**About this task**. In how many lines of these records does the word "error" appear? Give the number by itself.

**Collected data entries**.

`config.mk`:
```
export PLATFORM = sky130hd
export DESIGN_NAME = serial_engine_command_parser
export DESIGN_NICKNAME = d
export VERILOG_FILES = /design/src/secp_pkg.sv /design/src/secp_decode.sv /design/src/serial_engine_command_parser.sv
export SDC_FILE = /design/constraint.sdc
export NUM_CORES = 1
export LEC_CHECK = 0
export BUFFER_PORTS_ARGS = -buffer_cell sky130_fd_sc_hd__buf_2
export CAP_MARGIN = 20
export CORE_MARGIN = 2
export CORE_UTILIZATION = 52
export CTS_CLUSTER_DIAMETER = 150
export CTS_CLUSTER_SIZE = 40
export DETAILED_ROUTE_END_ITERATION = 8
export PLACE_DENSITY = 0.76
export SLEW_MARGIN = 30
export SYNTH_ARGS = -nofsm -noshare
export SYNTH_HDL_FRONTEND = slang
export SYNTH_SLANG_ARGS = --single-unit
```
`constraint.sdc`:
```
create_clock -name clk -period 2.3 [get_ports clk]
set_input_delay 0.575 -clock clk [delete_from_list [all_inputs] [get_ports clk]]
set_output_delay 0.575 -clock clk [all_outputs]
set_load 0.02 [all_outputs]
```
`src/secp_pkg.sv`:
```
// Shared types and constants for the serial engine command parser.
package secp_pkg;

    localparam logic [7:0] OPC_SET_LOW   = 8'h80;
    localparam logic [7:0] OPC_READ_LOW  = 8'h81;
    localparam logic [7:0] OPC_CLK_DIV   = 8'h86;
    localparam logic [7:0] OPC_DIV5      = 8'h8B;
    localparam logic [7:0] OPC_CLK_BITS  = 8'h8E;
    localparam logic [7:0] OPC_CLK_BYTES = 8'h8F;

    localparam int BIT_SPECIAL  = 7;
    localparam int BIT_DATA_OUT = 4;

    localparam int LEFT_W = 17;

    typedef enum logic [1:0] {
        PH_OPCODE = 2'd0,
        PH_PARAM0 = 2'd1,
        PH_PARAM1 = 2'd2,
        PH_DATA   = 2'd3
    } phase_t;

    typedef enum logic [2:0] {
        ACT_NONE    = 3'd0,
        ACT_REPLY   = 3'd1,
        ACT_SETPINS = 3'd2,
        ACT_BITCLK  = 3'd3,
        ACT_BYTECLK = 3'd4,
        ACT_DATA    = 3'd5,
        ACT_UNKNOWN = 3'd6
    } action_t;

    typedef struct packed {
        phase_t              parse_phase;
        logic [7:0]          held_opcode;
        logic [7:0]          first_param;
        logic [LEFT_W-1:0]   bytes_left;
    } parse_state_t;

    // Packed so that action lands in the lowest bits of the output word.
    typedef struct packed {
        logic       reset_drive;
        logic       reset_level_out;
        logic       cs_drive;
        logic       cs_level_out;
        logic [8:0] clock_count;
        logic [7:0] spi_byte;
        logic [7:0] reply_byte;
        action_t    action;
    } result_t;

endpackage

```
`src/secp_decode.sv`:
```
// Next-state and result logic for one command byte.
module secp_decode (
    input  secp_pkg::parse_state_t cur,
    input  logic [7:0]             cmd_byte,
    input  logic                   cs_sense,
    input  logic                   cdone_sense,
    input  logic                   creset_sense,
    output secp_pkg::parse_state_t nxt,
    output secp_pkg::result_t      res
);
    import secp_pkg::*;

    logic [LEFT_W-1:0] left_dec;

    assign left_dec = cur.bytes_left - LEFT_W'(1);

    always_comb
    begin
        nxt = cur;
        res = '0;
        res.action = ACT_NONE;
        case (cur.parse_phase)
            PH_OPCODE:
            begin
                nxt.held_opcode = cmd_byte;
                if (cmd_byte[BIT_SPECIAL])
                begin
                    case (cmd_byte)
                        OPC_READ_LOW:
                        begin
                            res.action     = ACT_REPLY;
                            res.reply_byte = {creset_sense, cdone_sense, 1'b0, cs_sense, 4'b0};
                        end
                        OPC_DIV5: ;
                        OPC_SET_LOW, OPC_CLK_DIV, OPC_CLK_BITS, OPC_CLK_BYTES:
                            nxt.parse_phase = PH_PARAM0;
                        default:
                            res.action = ACT_UNKNOWN;
                    endcase
                end
                else if (cmd_byte[BIT_DATA_OUT])
                begin
                    nxt.parse_phase = PH_PARAM0;
                end
            end
            PH_PARAM0:
            begin
                nxt.parse_phase = PH_OPCODE;
                if (cur.held_opcode[BIT_SPECIAL])
                begin
                    case (cur.held_opcode)
                        OPC_SET_LOW, OPC_CLK_BYTES:
                        begin
                            nxt.first_param = cmd_byte;
                            nxt.parse_phase = PH_PARAM1;
                        end
                        OPC_CLK_DIV:
                            nxt.parse_phase = PH_PARAM1;
                        OPC_CLK_BITS:
                        begin
                            nxt.first_param   = cmd_byte;
                            res.action        = ACT_BITCLK;
                            res.clock_count   = {1'b0, cmd_byte} + 9'd1;
                        end
                        default: ;
                    endcase
                end
                else if (cur.held_opcode[BIT_DATA_OUT])
                begin
                    nxt.first_param = cmd_byte;
                    nxt.parse_phase = PH_PARAM1;
                end
            end
            PH_PARAM1:
            begin
                nxt.parse_phase = PH_OPCODE;
                if (cur.held_opcode[BIT_SPECIAL])
                begin
                    case (cur.held_opcode)
                        OPC_SET_LOW:
                        begin
                            res.action          = ACT_SETPINS;
                            res.cs_level_out    = cur.first_param[4];
                            res.cs_drive        = cmd_byte[4];
                            res.reset_level_out = cur.first_param[7];
                            res.reset_drive     = cmd_byte[7];
                        end
                        OPC_CLK_BYTES:
                        begin
                            res.action      = ACT_BYTECLK;
                            res.clock_count = {1'b0, cur.first_param} + 9'd1;
                        end
                        default: ;
                    endcase
                end
                else if (cur.held_opcode[BIT_DATA_OUT])
                begin
                    // 17 bits so a length of 0xFFFF yields 65536 bytes
                    nxt.bytes_left  = {1'b0, cmd_byte, cur.first_param} + LEFT_W'(1);
                    nxt.parse_phase = PH_DATA;
                end
            end
            PH_DATA:
            begin
                if (!cur.held_opcode[BIT_DATA_OUT] || cur.bytes_left == '0)
                begin
                    nxt.bytes_left  = '0;
                    nxt.parse_phase = PH_OPCODE;
                end
                else
                begin
                    res.action     = ACT_DATA;
                    res.spi_byte   = cmd_byte;
                    nxt.bytes_left = left_dec;
                    if (left_dec == '0)
                        nxt.parse_phase = PH_OPCODE;
                end
            end
            default:
                nxt.parse_phase = PH_OPCODE;
        endcase
    end

endmodule

```
`src/serial_engine_command_parser.sv`:
```
// Top level: serial engine command parser with registered result transfer.
//
//  channel   dir  bits  contents
//  s_*       in   16    cmd_byte, cs_sense, cdone_sense, creset_sense
//  m_*       out  32    action, reply_byte, spi_byte, clock_count, pin levels/drives
//
// Each accepted byte yields exactly one result in the next cycle; one byte per cycle
// is sustained while m_tready is high, set by the single decode-to-m_tdata register.
// Reset puts the parser in the opcode phase with all counters cleared.
// While m_tvalid is high and m_tready low, s_tready drops and the result holds.
module serial_engine_command_parser (
    input  logic        clk,
    input  logic        rst_n,
    input  logic        s_tvalid,
    output logic        s_tready,
    input  logic [15:0] s_tdata,   // [7:0] cmd_byte, [8] cs_sense, [9] cdone_sense,
                                   // [10] creset_sense, [15:11] zero
    output logic        m_tvalid,
    input  logic        m_tready,
    output logic [31:0] m_tdata    // [2:0] action, [10:3] reply_byte, [18:11] spi_byte,
                                   // [27:19] clock_count, [28] cs_level_out,
                                   // [29] cs_drive, [30] reset_level_out, [31] reset_drive
);
    import secp_pkg::*;

    parse_state_t state_reg;
    parse_state_t state_next;
    result_t      result_reg;
    result_t      result_next;
    logic         valid_reg;
    logic         accept;

    assign s_tready = !valid_reg || m_tready;
    assign accept   = s_tvalid && s_tready;
    assign m_tvalid = valid_reg;
    assign m_tdata  = result_reg;

    secp_decode u_decode (
        .cur          (state_reg),
        .cmd_byte     (s_tdata[7:0]),
        .cs_sense     (s_tdata[8]),
        .cdone_sense  (s_tdata[9]),
        .creset_sense (s_tdata[10]),
        .nxt          (state_next),
        .res          (result_next)
    );

    always_ff @(posedge clk or negedge rst_n)
    begin
        if (!rst_n)
        begin
            state_reg <= '{parse_phase: PH_OPCODE, held_opcode: '0,
                           first_param: '0, bytes_left: '0};
            valid_reg <= 1'b0;
        end
        else
        begin
            if (accept)
                state_reg <= state_next;
            if (accept)
                valid_reg <= 1'b1;
            else if (m_tready)
                valid_reg <= 1'b0;
        end
    end

    // payload register, no reset
    always_ff @(posedge clk)
    begin
        if (accept)
            result_reg <= result_next;
    end

    assert property (@(posedge clk) disable iff (!rst_n)
        state_reg.parse_phase == PH_DATA |-> state_reg.bytes_left != '0)
        else $error("data phase with empty byte count");

    assert property (@(posedge clk) disable iff (!rst_n)
        state_reg.parse_phase == PH_PARAM1 |->
            (state_reg.held_opcode == OPC_SET_LOW || state_reg.held_opcode == OPC_CLK_DIV ||
             state_reg.held_opcode == OPC_CLK_BYTES ||
             (!state_reg.held_opcode[BIT_SPECIAL] && state_reg.held_opcode[BIT_DATA_OUT])))
        else $error("second parameter phase with wrong opcode");

    assert property (@(posedge clk) disable iff (!rst_n)
        m_tvalid && (result_reg.clock_count != '0) |->
            (result_reg.action == ACT_BITCLK || result_reg.action == ACT_BYTECLK))
        else $error("clock count set for non-clock action");

    assert property (@(posedge clk) disable iff (!rst_n)
        accept && state_reg.parse_phase == PH_DATA |=> m_tvalid &&
            (result_reg.action == ACT_DATA || result_reg.action == ACT_NONE))
        else $error("data phase produced wrong action");

endmodule

```
==> out/qor.yml, run 1 <==
layout:
  fin_util_pct: 66.32
  design_area_um2: 4785
  drive_above_1_share_pct: 31.37
  multi_input_area_um2: 2062
  largest_reg_flops: 35
  nFillCells: 594
  syn2layout_area_growth_pct: 23.99
  regArea_um2: 1712
  fin_nets: 502
  num_antenna_cells: 0
sta:
  worst_pin_slew_ns: 0.8261
  finClkSkew_ns: 0.01225
  setup_ws_ns: -0.03638
  finalHoldViolCount: 0
  slew_headroom_pct: 44.93
  post-route-period-util_pct: 101.6
  holdWs_ns: 0.3138
  fin_crit_ns: 2.336
  max_freq_ghz: 0.4280
  rsz0062_at_grt: "true"
  setup_viol: 8
  finalMaxSlewViolations: 0
logic_synthesis:
  synthMuxAreaShare_pct: 3.794
  yosysTopAreaCellShare_pct: 23.35
  ys_seq_elements: 63
  yosysMostFrequentCell: "dfrtp_1"
  async_reset_ff_share_pct: 57.14
  yosys_warnings: 0
  yosys-top-cells-area: "dfrtp_1, edfxtp_1, o21ai_0"
  synth_edf_count: 27
  yosysTopAreaCell: "dfrtp_1"
  synth_flop_cell: "dfrtp_1"
  synth_cells: 388
  synthSimpleGateAreaFrac_pct: 20.20
  synth-xor-area-share_pct: 5.447
  synth_cell_type_count: 63
  ys_seq_area_share_pct: 44.36
  synth-compound-area-share_pct: 17.35
  synth_common_cells: "dfrtp_1, o21ai_0, edfxtp_1"
  synth_fa_ha_area_share_pct: 3.891
  synth_top_family_by_area: "simple AND/OR/NAND/NOR gates"
  synth_area_um2: 3859
  avgSynthCellArea_um2: 9.945
clock_tree:
  cts.sinks: 63
  cts_buffers: 9
  clockRootBuffer: "clkbuf_8"
  clk_latency_ns: 0.36
  cts_tree: "built"
  clkTransAtPathRegs_ns: 0.08
  ctsLongestPathBuffers: 2
  hold_buffers: 0
  htree_levels: 3
die:
  die_area_um2: 8125
  ios: 54
  fp-row-count: 31
  initial_utilization_pct: 53.49
  fp.dieH_um: 90.14
  die-width_um: 90.14
  core_um2: 7214
power_and_ir_drop:
  peakVddDrop_mv: 0.5750
  p_switching_mw: 2.155
  swShare_pct: 39.95
  p_int_mw: 3.238
  power_frac_clock_pct: 20.6
  p_per_area_nw_per_um2: 1127
  total_power_mw: 5.393
  leakage_nw: 2.002
  pwr-share-comb_pct: 45.2
  p_seq_share_pct: 34.3
global_routing:
  grt_pass1_vias: 3080
  grt_overflow_total: 0
  grt_pass1_wl_um: 16060
  grt_util_all_layers_pct: 25.10
  grt_max_degree: 37
  antenna_found_initial: 0
drt:
  vias_per_cell: 5.859
  drc: 0
  dr_total_vias: 3363
  finalWirelength_um: 9909
  ant_nets: 0
  drt-wirelength-per-cell_um: 17.26
  firstDrtPassIters: 4
  drt_iter0_markers: 235
outcome:
  status: "finished with violations"
  violations: "negative setup slack"
worst_setup_path:
  regToRegSetupSlack_ns: -0.04
  r2r_cells: 6
  arrival_ns: 2.45
  start_kind: "flop"
  critPathLaunch: "state_reg[11]"
  crit_fanout: 3
  timing.rr.start: "state_reg[11]"
  endpoint_kind: "flop"
  path_class: "reg2reg"
  r2r-end: "m_tdata[0]"
  worstPathRequired_ns: 2.42
placement:
  gp_congestion: 0.8979
  dpl.hpwl_um: 7261
  place_ws_ns: 0.003058
  io_buffers: 43
  placed_area_um2: 4451
job:
  drv_cap: 0
min_path:
  hp-class: "in2async"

**Result of this task**. 4